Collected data
===== config.mk =====
export PLATFORM = sky130hd
export DESIGN_NAME = raizing_extratext_wr
export DESIGN_NICKNAME = d
export VERILOG_FILES = /design/src/rtl/raizing_pkg.sv /design/src/rtl/raizing_extratext_clr.sv /design/src/rtl/raizing_extratext_wr.sv
export SDC_FILE = /design/constraint.sdc
export NUM_CORES = 1
export LEC_CHECK = 0
export ABC_AREA = 1
export ABC_CLOCK_PERIOD_IN_PS = 2050
export CORE_UTILIZATION = 45
export DETAILED_ROUTE_END_ITERATION = 6
export PLACE_DENSITY = 0.81
export SYNTH_ARGS = -nofsm -noshare
export SYNTH_HDL_FRONTEND = slang
export SYNTH_HIERARCHICAL = 1
export SYNTH_SLANG_ARGS = --single-unit

===== constraint.sdc =====
create_clock -name CLK -period 2.05 [get_ports CLK]
set_input_delay 0.5125 -clock CLK [delete_from_list [all_inputs] [get_ports CLK]]
set_output_delay 0.5125 -clock CLK [all_outputs]
set_load 0.02 [all_outputs]

===== src/rtl/raizing_pkg.sv =====
// Shared definitions for the Raizing extra-text layer: writer FSM states,
// region encoding and constants also used by the renderer.
package raizing_pkg;

  // Stored scroll values are raw; the renderer adds this bias.
  localparam logic [5:0] EXTRATEXT_SCROLL_BIAS = 6'h2C;

  typedef enum logic [2:0] {
    ST_IDLE,
    ST_WRITE,
    ST_RDWAIT,
    ST_ACK,
    ST_CLEAR
  } wr_state_e;

  typedef enum logic [1:0] {
    REG_VRAM,
    REG_SELECT,
    REG_SCROLL
  } region_e;

  // VRAM beats select beats scroll when the decoder raises several selects.
  function automatic region_e region_decode(input logic vram_cs,
                                            input logic select_cs,
                                            input logic scroll_cs);
    if (vram_cs)        return REG_VRAM;
    else if (select_cs) return REG_SELECT;
    else if (scroll_cs) return REG_SCROLL;
    else                return REG_SCROLL;
  endfunction

endpackage


===== src/rtl/raizing_extratext_clr.sv =====
// Text VRAM zero-fill engine: pending-request latch plus a sweep counter that
// walks 0..VRAM_WORDS-1 once per start and stops on the last word.
module raizing_extratext_clr #(
  parameter int VRAM_WORDS = 4096,
  parameter int ADDR_W     = 12
) (
  input  logic              CLK,
  input  logic              RESET,
  input  logic              clear_req,
  input  logic              start,
  output logic              pend,
  output logic              busy,
  output logic [ADDR_W-1:0] addr,
  output logic              done
);

  localparam logic [ADDR_W-1:0] LAST_ADDR = ADDR_W'(VRAM_WORDS - 1);

  // NOTE: sequential state uses non-blocking assignments only, so every
  // register sees pre-edge values regardless of statement order.
  always_ff @(posedge CLK) begin
    if (RESET) begin
      pend <= 1'b0;
      busy <= 1'b0;
      addr <= '0;
    end else begin
      // A request arriving while a sweep runs re-arms for one more sweep.
      if (clear_req)  pend <= 1'b1;
      else if (start) pend <= 1'b0;

      if (start) begin
        busy <= 1'b1;
        addr <= '0;
      end else if (busy) begin
        if (addr == LAST_ADDR) busy <= 1'b0;
        else                   addr <= addr + ADDR_W'(1);
      end
    end
  end

  assign done = busy && (addr == LAST_ADDR);

endmodule


===== src/rtl/raizing_extratext_wr.sv =====
// CPU-side writer for the Raizing extra-text layer: 68000 bus slave in front of
// the text VRAM, line-select and line-scroll RAMs, with a VRAM clear engine.
module raizing_extratext_wr
  import raizing_pkg::*;
#(
  parameter int READ_LAT   = 2,
  parameter int VRAM_WORDS = 4096
) (
  input  logic        CLK,
  input  logic        RESET,
  input  logic [23:1] CPU_ADDR,
  input  logic [15:0] CPU_DIN,
  output logic [15:0] CPU_DOUT,
  input  logic        CPU_RW,
  input  logic        CPU_AS_N,
  input  logic        CPU_UDS_N,
  input  logic        CPU_LDS_N,
  input  logic        TEXTVRAM_CS,
  input  logic        TEXTSELECT_CS,
  input  logic        TEXTSCROLL_CS,
  output logic        DTACK_N,
  input  logic        CLEAR_REQ,
  output logic        BUSY,
  output logic [11:0] TEXTVRAM_WADDR,
  output logic [15:0] TEXTVRAM_WDATA,
  output logic [1:0]  TEXTVRAM_WE,
  input  logic [15:0] TEXTVRAM_RDATA,
  output logic [7:0]  TEXTSELECT_WADDR,
  output logic [15:0] TEXTSELECT_WDATA,
  output logic [1:0]  TEXTSELECT_WE,
  input  logic [15:0] TEXTSELECT_RDATA,
  output logic [7:0]  TEXTSCROLL_WADDR,
  output logic [15:0] TEXTSCROLL_WDATA,
  output logic [1:0]  TEXTSCROLL_WE,
  input  logic [15:0] TEXTSCROLL_RDATA
);

  localparam int CNT_W = $clog2(READ_LAT + 1) + 1;

  wr_state_e         state;
  region_e           region;
  logic              armed;
  logic [CNT_W-1:0]  rd_cnt;
  logic [11:0]       vram_waddr;
  logic [15:0]       vram_wdata;
  logic [1:0]        vram_we;
  logic [15:0]       rdata_sel;

  logic              clr_pend;
  logic              clr_busy;
  logic              clr_done;
  logic              clr_start;
  logic [11:0]       sweep_addr;

  // Upper address bits are decoded upstream into the CS lines.
  logic unused_addr_bits;
  assign unused_addr_bits = ^CPU_ADDR[23:13];

  logic    access_req;
  logic [1:0] wr_be;
  region_e req_region;

  assign access_req = !CPU_AS_N && (!CPU_UDS_N || !CPU_LDS_N) && armed &&
                      (TEXTVRAM_CS || TEXTSELECT_CS || TEXTSCROLL_CS);
  assign wr_be      = CPU_RW ? 2'b00 : {!CPU_UDS_N, !CPU_LDS_N};
  assign req_region = region_decode(TEXTVRAM_CS, TEXTSELECT_CS, TEXTSCROLL_CS);
  assign clr_start  = (state == ST_IDLE) && !access_req && clr_pend;

  // NOTE: combinational blocks assign a default first so no path can
  // leave the output unassigned and infer a latch.
  always_comb begin
    rdata_sel = TEXTSCROLL_RDATA;
    unique case (region)
      REG_VRAM:   rdata_sel = TEXTVRAM_RDATA;
      REG_SELECT: rdata_sel = TEXTSELECT_RDATA;
      default:    rdata_sel = TEXTSCROLL_RDATA;
    endcase
  end

  raizing_extratext_clr #(
    .VRAM_WORDS (VRAM_WORDS),
    .ADDR_W     (12)
  ) u_clr (
    .CLK       (CLK),
    .RESET     (RESET),
    .clear_req (CLEAR_REQ),
    .start     (clr_start),
    .pend      (clr_pend),
    .busy      (clr_busy),
    .addr      (sweep_addr),
    .done      (clr_done)
  );

  always_ff @(posedge CLK) begin
    if (RESET) begin
      state            <= ST_IDLE;
      region           <= REG_VRAM;
      armed            <= 1'b1;
      rd_cnt           <= '0;
      DTACK_N          <= 1'b1;
      CPU_DOUT         <= '0;
      vram_waddr       <= '0;
      vram_wdata       <= '0;
      vram_we          <= '0;
      TEXTSELECT_WADDR <= '0;
      TEXTSELECT_WDATA <= '0;
      TEXTSELECT_WE    <= '0;
      TEXTSCROLL_WADDR <= '0;
      TEXTSCROLL_WDATA <= '0;
      TEXTSCROLL_WE    <= '0;
    end else begin
      if (CPU_AS_N) armed <= 1'b1;

      unique case (state)
        ST_IDLE: begin
          // A CPU access takes precedence over a pending clear.
          if (access_req) begin
            armed  <= 1'b0;
            region <= req_region;
            rd_cnt <= '0;
            state  <= CPU_RW ? ST_RDWAIT : ST_WRITE;
            unique case (req_region)
              REG_VRAM: begin
                vram_waddr <= CPU_ADDR[12:1];
                vram_wdata <= CPU_DIN;
                vram_we    <= wr_be;
              end
              REG_SELECT: begin
                TEXTSELECT_WADDR <= CPU_ADDR[8:1];
                TEXTSELECT_WDATA <= CPU_DIN;
                TEXTSELECT_WE    <= wr_be;
              end
              default: begin
                TEXTSCROLL_WADDR <= CPU_ADDR[8:1];
                TEXTSCROLL_WDATA <= CPU_DIN;
                TEXTSCROLL_WE    <= wr_be;
              end
            endcase
          end else if (clr_pend) begin
            state <= ST_CLEAR;
          end
        end

        ST_WRITE: begin
          vram_we       <= '0;
          TEXTSELECT_WE <= '0;
          TEXTSCROLL_WE <= '0;
          DTACK_N       <= 1'b0;
          state         <= ST_ACK;
        end

        ST_RDWAIT: begin
          if (rd_cnt == CNT_W'(READ_LAT)) begin
            CPU_DOUT <= rdata_sel;
            DTACK_N  <= 1'b0;
            state    <= ST_ACK;
          end else begin
            rd_cnt <= rd_cnt + CNT_W'(1);
          end
        end

        ST_ACK: begin
          if (CPU_AS_N) begin
            DTACK_N <= 1'b1;
            state   <= ST_IDLE;
          end
        end

        ST_CLEAR: begin
          if (clr_done) state <= ST_IDLE;
        end

        default: state <= ST_IDLE;
      endcase
    end
  end

  // The sweep owns the VRAM write port for the whole clear.
  assign TEXTVRAM_WADDR = clr_busy ? sweep_addr : vram_waddr;
  assign TEXTVRAM_WDATA = clr_busy ? 16'h0000   : vram_wdata;
  assign TEXTVRAM_WE    = clr_busy ? 2'b11      : vram_we;
  assign BUSY           = clr_busy;

endmodule


# [Word-level counts from Yosys, hierarchy flattened]
# Index checks and enable logic that the tools add are counted.
[totals] output_inout_bits=100 regBits=122
[classes] n_eq_ne=17 reduce_logical=34 n_mux=37 bitwise=2 n_addsub=2
[op_table] operator="16-bit one-hot mux with 2 select lines" n=1
[op_table] operator="3-bit AND reduction" n=8
[op_table] operator="2-bit 2-to-1 mux" n=11
[op_table] operator="3-bit 2-to-1 mux" n=7
[op_table] operator="16-bit 2-to-1 mux" n=1
[op_table] operator="3-bit one-hot mux with 5 select lines" n=1
[op_table] operator="12-bit by 1-bit adder with 12-bit output, second input constant" n=1
[op_table] operator="12-bit equality test, second input constant" n=1
[op_table] operator="12-bit 2-to-1 mux" n=1
[op_table] operator="2-bit != test, second input constant" n=6
[op_table] operator="2-bit one-hot mux with 2 select lines" n=3
[op_table] operator="1-bit 2-to-1 mux" n=10
[op_table] operator="3-bit by 2-bit equality test with 1-bit output, second input constant" n=3
[op_table] operator="1-bit logical AND" n=6
[op_table] operator="3-bit one-hot mux with 2 select lines" n=1
[op_table] operator="2-bit AND reduction" n=3
[op_table] operator="2-bit nonzero test" n=3
[op_table] operator="2-bit by 1-bit equality test with 1-bit output, second input constant" n=2
[op_table] operator="1-bit zero test" n=4
[op_table] operator="2-bit zero test" n=2
[op_table] operator="2-bit by 1-bit != test with 1-bit output, second input constant" n=2
[op_table] operator="4-bit AND reduction" n=1
[op_table] operator="2-bit OR reduction" n=2
[op_table] operator="3-bit by 1-bit adder with 3-bit output, second input constant" n=1
[op_table] operator="other kinds (8)" n=11

# [Longest topological paths before layout]
[logic_depth] ltp_word=10 ltp_mapped=11 mapped_depth_nobuf=11

# [Modules after synthesis]
# The synthesis kept the hierarchy.
[modules_own_cells] mod="raizing_extratext_wr" cells_per_inst=637 instances=1 area_per_inst_um2=4508.1
[modules_own_cells] mod="raizing_extratext_clr" cells_per_inst=119 instances=1 area_per_inst_um2=790.8

# [Worst setup path after synthesis]
# Ideal clock, no wire load.
[synth_timing] path_kind="in2reg" from="input port CPU_AS_N" to="register vram_waddr[0]" path_slack_ps=489 arrival_time_ps=1446 path_stages=9 setup_time_ps=116 path_cell_list="inv_1 -> nand2_1 -> nor2_2 -> nand3_4 -> nor2_2 -> inv_2 -> buf_2 -> nor2_1 -> nor2_1"
[synth_via] elab_chain_cells=5
[synth_lines] element="start: declaration" line_no="raizing_extratext_wr.sv:15" source="input logic CPU_AS_N,"
[synth_lines] element="1-bit zero test" line_no="raizing_extratext_wr.sv:63" source="assign access_req = !CPU_AS_N && (!CPU_UDS_N || !CPU_LDS_N) && armed &&"
[synth_lines] element="1-bit logical AND (3 in a row)" line_no="raizing_extratext_wr.sv:63"
[synth_lines] element="3-bit AND reduction (no source line)"
[synth_lines] element="end signal: assignment" line_no="raizing_extratext_wr.sv:124" source="vram_waddr <= CPU_ADDR[12:1];"
[synth_lines] element="end: declaration" line_no="raizing_extratext_wr.sv:44" source="logic [11:0] vram_waddr;"
# Every way passes these cells.
# A chain may end at the register's enable or synchronous reset.

# [Worst setup path in the final report]
[layout_timing] from="register u_clr.busy" to="output port TEXTVRAM_WADDR[11]"
[layout_via] elab_chain_cells=1
[layout_lines] element="start: declaration" line_no="raizing_extratext_clr.sv:12" source="output logic busy,"
[layout_lines] element="start signal: assignment" line_no="raizing_extratext_clr.sv:24" source="busy <= 1'b0;"
[layout_lines] element="start signal: assignment" line_no="raizing_extratext_clr.sv:32" source="busy <= 1'b1;"
[layout_lines] element="start signal: assignment" line_no="raizing_extratext_clr.sv:35" source="if (addr == LAST_ADDR) busy <= 1'b0;"
[layout_lines] element="12-bit 2-to-1 mux" line_no="raizing_extratext_wr.sv:179" source="assign TEXTVRAM_WADDR = clr_busy ? sweep_addr : vram_waddr;"
[layout_lines] element="end: declaration" line_no="raizing_extratext_wr.sv:24" source="output logic [11:0] TEXTVRAM_WADDR,"
# Every way passes these cells.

→ **Task to carry out**
From the opening line of the data above through the line that contains "export SYNTH_HIERARCHICAL = 1", please print each line as it stands and only those lines.

→ **Result**
===== config.mk =====
export PLATFORM = sky130hd
export DESIGN_NAME = raizing_extratext_wr
export DESIGN_NICKNAME = d
export VERILOG_FILES = /design/src/rtl/raizing_pkg.sv /design/src/rtl/raizing_extratext_clr.sv /design/src/rtl/raizing_extratext_wr.sv
export SDC_FILE = /design/constraint.sdc
export NUM_CORES = 1
export LEC_CHECK = 0
export ABC_AREA = 1
export ABC_CLOCK_PERIOD_IN_PS = 2050
export CORE_UTILIZATION = 45
export DETAILED_ROUTE_END_ITERATION = 6
export PLACE_DENSITY = 0.81
export SYNTH_ARGS = -nofsm -noshare
export SYNTH_HDL_FRONTEND = slang
export SYNTH_HIERARCHICAL = 1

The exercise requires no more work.